The R-2R network can provide digital-to-analogue conversion of arbitrary precision using resistances of only two values. Is there a corresponding circuit architecture that switches resistance values to provide a variable resistance?
I want to implement a digitally programmable resistance. The dream solution would be something that could produce all of the E24 series over 5 decades, i.e. 100, 110, 120, … 82M, 91M, 100M, but I would settle for a proof of concept – a design (scalable) that could accept say, a 4-bit digital input and give 16 exponentially or linearly increasing resistance values. The unit needs to be a two-terminal fully isolated unit and would probably use reed relay switches to provide isolation and minimize switch resistance losses.
A trivial solution to this would use a resistor of every required value, a corresponding reed relay switch, and a whole heap of logic to turn on the appropriate switch. I'm hoping there is a circuit that uses one switch per bit and fewer resistors.
Best Answer
A series combination of power-of-two resistors will accomplish what you want, though with n resistor values of n resistors for n bits.
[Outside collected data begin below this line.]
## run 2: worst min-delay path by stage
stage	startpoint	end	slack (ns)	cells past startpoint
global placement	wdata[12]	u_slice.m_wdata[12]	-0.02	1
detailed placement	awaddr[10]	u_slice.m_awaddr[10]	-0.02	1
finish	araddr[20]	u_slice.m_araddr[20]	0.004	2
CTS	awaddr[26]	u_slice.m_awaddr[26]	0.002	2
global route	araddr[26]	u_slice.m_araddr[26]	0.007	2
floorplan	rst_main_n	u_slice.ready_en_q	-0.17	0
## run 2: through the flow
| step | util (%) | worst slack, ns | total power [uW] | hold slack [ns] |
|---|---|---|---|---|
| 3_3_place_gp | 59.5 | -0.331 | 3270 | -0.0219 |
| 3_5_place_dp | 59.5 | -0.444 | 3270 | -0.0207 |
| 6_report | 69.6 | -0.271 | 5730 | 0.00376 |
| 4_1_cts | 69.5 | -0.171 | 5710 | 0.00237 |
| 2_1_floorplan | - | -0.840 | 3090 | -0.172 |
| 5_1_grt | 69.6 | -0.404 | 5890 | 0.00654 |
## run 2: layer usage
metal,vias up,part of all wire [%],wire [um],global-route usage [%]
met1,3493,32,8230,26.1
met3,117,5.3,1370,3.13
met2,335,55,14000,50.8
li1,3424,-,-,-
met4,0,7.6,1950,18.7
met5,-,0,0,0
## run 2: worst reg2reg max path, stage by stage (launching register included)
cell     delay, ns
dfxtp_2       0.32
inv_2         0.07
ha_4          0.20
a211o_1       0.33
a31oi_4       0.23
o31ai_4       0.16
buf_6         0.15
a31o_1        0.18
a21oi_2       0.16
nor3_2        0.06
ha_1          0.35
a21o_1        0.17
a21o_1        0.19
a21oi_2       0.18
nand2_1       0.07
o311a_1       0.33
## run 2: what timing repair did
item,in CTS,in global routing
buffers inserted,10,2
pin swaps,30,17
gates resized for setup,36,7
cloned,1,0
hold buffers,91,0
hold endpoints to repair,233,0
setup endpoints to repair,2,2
<file path="src/source/cache_pkg.sv">
package cache_pkg;

    localparam int ADDR_W = 16;
    localparam int DATA_W = 32;
    localparam int INDEX_W = 4;
    localparam int TAG_W = 10;

    // address fields: tag [15:6], index [5:2], byte offset [1:0]
    localparam int INDEX_LSB = 2;
    localparam int TAG_LSB = INDEX_LSB + INDEX_W;
    localparam int LINES = 2 ** INDEX_W;

    // core side request
    typedef struct packed {
        logic [ADDR_W-1:0] addr;
        logic [DATA_W-1:0] wdata;
        logic              write;
    } cpu_req_t;

    // request towards main memory
    typedef struct packed {
        logic [ADDR_W-1:0] addr;
        logic [DATA_W-1:0] wdata;
        logic              write;
    } mem_req_t;

    // one direct-mapped entry
    typedef struct packed {
        logic              valid;
        logic              dirty;
        logic [TAG_W-1:0]  tag;
        logic [DATA_W-1:0] data;
    } cache_line_t;

    function automatic logic [INDEX_W-1:0] addr_index(input logic [ADDR_W-1:0] addr);
        return addr[INDEX_LSB +: INDEX_W];
    endfunction

    function automatic logic [TAG_W-1:0] addr_tag(input logic [ADDR_W-1:0] addr);
        return addr[TAG_LSB +: TAG_W];
    endfunction

endpackage

</file>
<file path="src/source/mem_arbiter.sv">
module mem_arbiter import cache_pkg::*; (
    input  logic              clk,
    input  logic              rst,
    input  logic              i_valid,
    input  mem_req_t          i_req,
    output logic              i_ready,
    output logic [DATA_W-1:0] i_rdata,
    input  logic              d_valid,
    input  mem_req_t          d_req,
    output logic              d_ready,
    output logic [DATA_W-1:0] d_rdata,
    output logic              mem_valid,
    output mem_req_t          mem_req,
    input  logic              mem_ready,
    input  logic [DATA_W-1:0] mem_rdata
);

    logic granted;
    logic grant_d;
    logic last_d;

    // grant held for a whole transaction and dropped for one cycle after
    always_ff @(posedge clk)
    begin
        if (rst)
        begin
            granted <= 1'b0;
            grant_d <= 1'b0;
            last_d <= 1'b0;
        end
        else if (granted)
        begin
            if (mem_ready)
            begin
                granted <= 1'b0;
                last_d <= grant_d;
            end
        end
        else if (i_valid || d_valid)
        begin
            granted <= 1'b1;
            // tie goes to whoever did not go last
            grant_d <= d_valid && (!i_valid || !last_d);
        end
    end

    assign mem_valid = granted && (grant_d ? d_valid : i_valid);
    assign mem_req = grant_d ? d_req : i_req;

    assign i_ready = granted && !grant_d && mem_ready;
    assign d_ready = granted && grant_d && mem_ready;
    assign i_rdata = (granted && !grant_d) ? mem_rdata : '0;
    assign d_rdata = (granted && grant_d) ? mem_rdata : '0;

    a_one_ready: assert property (@(posedge clk) disable iff (rst)
        !(i_ready && d_ready));

endmodule

</file>
**src/source/cache_pkg.sv**
```systemverilog
package cache_pkg;

    localparam int ADDR_W = 16;
    localparam int DATA_W = 32;
    localparam int INDEX_W = 4;
    localparam int TAG_W = 10;

    // address fields: tag [15:6], index [5:2], byte offset [1:0]
    localparam int INDEX_LSB = 2;
    localparam int TAG_LSB = INDEX_LSB + INDEX_W;
    localparam int LINES = 2 ** INDEX_W;

    // core side request
    typedef struct packed {
        logic [ADDR_W-1:0] addr;
        logic [DATA_W-1:0] wdata;
        logic              write;
    } cpu_req_t;

    // request towards main memory
    typedef struct packed {
        logic [ADDR_W-1:0] addr;
        logic [DATA_W-1:0] wdata;
        logic              write;
    } mem_req_t;

    // one direct-mapped entry
    typedef struct packed {
        logic              valid;
        logic              dirty;
        logic [TAG_W-1:0]  tag;
        logic [DATA_W-1:0] data;
    } cache_line_t;

    function automatic logic [INDEX_W-1:0] addr_index(input logic [ADDR_W-1:0] addr);
        return addr[INDEX_LSB +: INDEX_W];
    endfunction

    function automatic logic [TAG_W-1:0] addr_tag(input logic [ADDR_W-1:0] addr);
        return addr[TAG_LSB +: TAG_W];
    endfunction

endpackage

```
**src/source/icache.sv**
```systemverilog
module icache import cache_pkg::*; (
    input  logic              clk,
    input  logic              rst,
    input  logic              req_valid,
    input  cpu_req_t          req,
    output logic              req_ready,
    output logic [DATA_W-1:0] rdata,
    output logic              mem_valid,
    output mem_req_t          mem_req,
    input  logic              mem_ready,
    input  logic [DATA_W-1:0] mem_rdata
);

    typedef enum logic [1:0] {IDLE, COMPARE_TAG, ALLOCATE} state_t;

    state_t            state;
    state_t            state_next;
    cache_line_t       lines [LINES];
    logic [ADDR_W-1:0] addr_q;
    logic [INDEX_W-1:0] index;
    cache_line_t       line;
    logic              hit;

    assign index = addr_index(addr_q);
    assign line = lines[index];
    assign hit = line.valid && (line.tag == addr_tag(addr_q));

    always_ff @(posedge clk)
    begin
        if (rst)
            state <= IDLE;
        else
            state <= state_next;
    end

    always_comb
    begin
        state_next = state;
        case (state)
            IDLE:
            begin
                if (req_valid)
                    state_next = COMPARE_TAG;
            end
            COMPARE_TAG:
            begin
                state_next = hit ? IDLE : ALLOCATE;
            end
            ALLOCATE:
            begin
                if (mem_ready)
                    state_next = COMPARE_TAG;
            end
            default:
                state_next = IDLE;
        endcase
    end

    // address is held by the core, latched once in idle
    always_ff @(posedge clk)
    begin
        if (state == IDLE && req_valid)
            addr_q <= req.addr;
    end

    always_ff @(posedge clk)
    begin
        if (rst)
        begin
            for (int i = 0; i < LINES; i++)
                lines[i].valid <= 1'b0;
        end
        else if (state == ALLOCATE && mem_ready)
        begin
            lines[index] <= '{valid: 1'b1, dirty: 1'b0, tag: addr_tag(addr_q), data: mem_rdata};
        end
    end

    assign req_ready = (state == COMPARE_TAG) && hit;
    assign rdata = line.data;
    assign mem_valid = (state == ALLOCATE);
    assign mem_req = '{addr: {addr_q[ADDR_W-1:2], 2'b00}, wdata: '0, write: 1'b0};

    a_no_write: assert property (@(posedge clk) disable iff (rst)
        req_valid |-> !req.write);

    a_idle_no_mem: assert property (@(posedge clk) disable iff (rst)
        state == IDLE |-> !mem_valid);

endmodule

```
**config.mk**
```make
export PLATFORM = sky130hd
export DESIGN_NAME = icache
export DESIGN_NICKNAME = d
export VERILOG_FILES = /design/src/source/cache_pkg.sv /design/src/source/icache.sv
export SDC_FILE = /design/constraint.sdc
export NUM_CORES = 1
export LEC_CHECK = 0
export ABC_CLOCK_PERIOD_IN_PS = 8100
export BUFFER_PORTS_ARGS = -buffer_cell sky130_fd_sc_hd__buf_4
export CAP_MARGIN = 20
export CORE_UTILIZATION = 43
export DETAILED_ROUTE_END_ITERATION = 10
export PLACE_DENSITY = 0.61
export SYNTH_ARGS = -nofsm -noshare
export SYNTH_HDL_FRONTEND = slang
export SYNTH_SLANG_ARGS = --single-unit
```
**constraint.sdc**
```tcl
create_clock -name clk -period 8.1 [get_ports clk]
set_input_delay 0.81 -clock clk [delete_from_list [all_inputs] [get_ports clk]]
set_output_delay 0.81 -clock clk [all_outputs]
set_load 0.1 [all_outputs]
```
So 20 resistor values will give you from 1 ohm to 1.048575 Megohm in steps of 1 ohm (however it will surely not be monotonic!). The n'th resistor from 0 to 19 would be \$2^n\Omega\$, so 1\$\Omega\$, 2\$\Omega\$, 4\$\Omega\$, 8\$\Omega\$, 16\$\Omega\$,.., 524288\$\Omega\$
More sensibly, for some applications, decade switches in series with resistors of 1,2,4,8 ohms. 6 of them (24 resistors) would allow you to cover the same range with decimal numbers rather than binary. So the 2nd decade would be 10, 20, 40, 80 and so on.
You have long been able to buy "decade boxes" that perform this function. I have one that is (even) older than myself and is still very accurate because the resistors are made with low strain wirewound forms and cast in wax.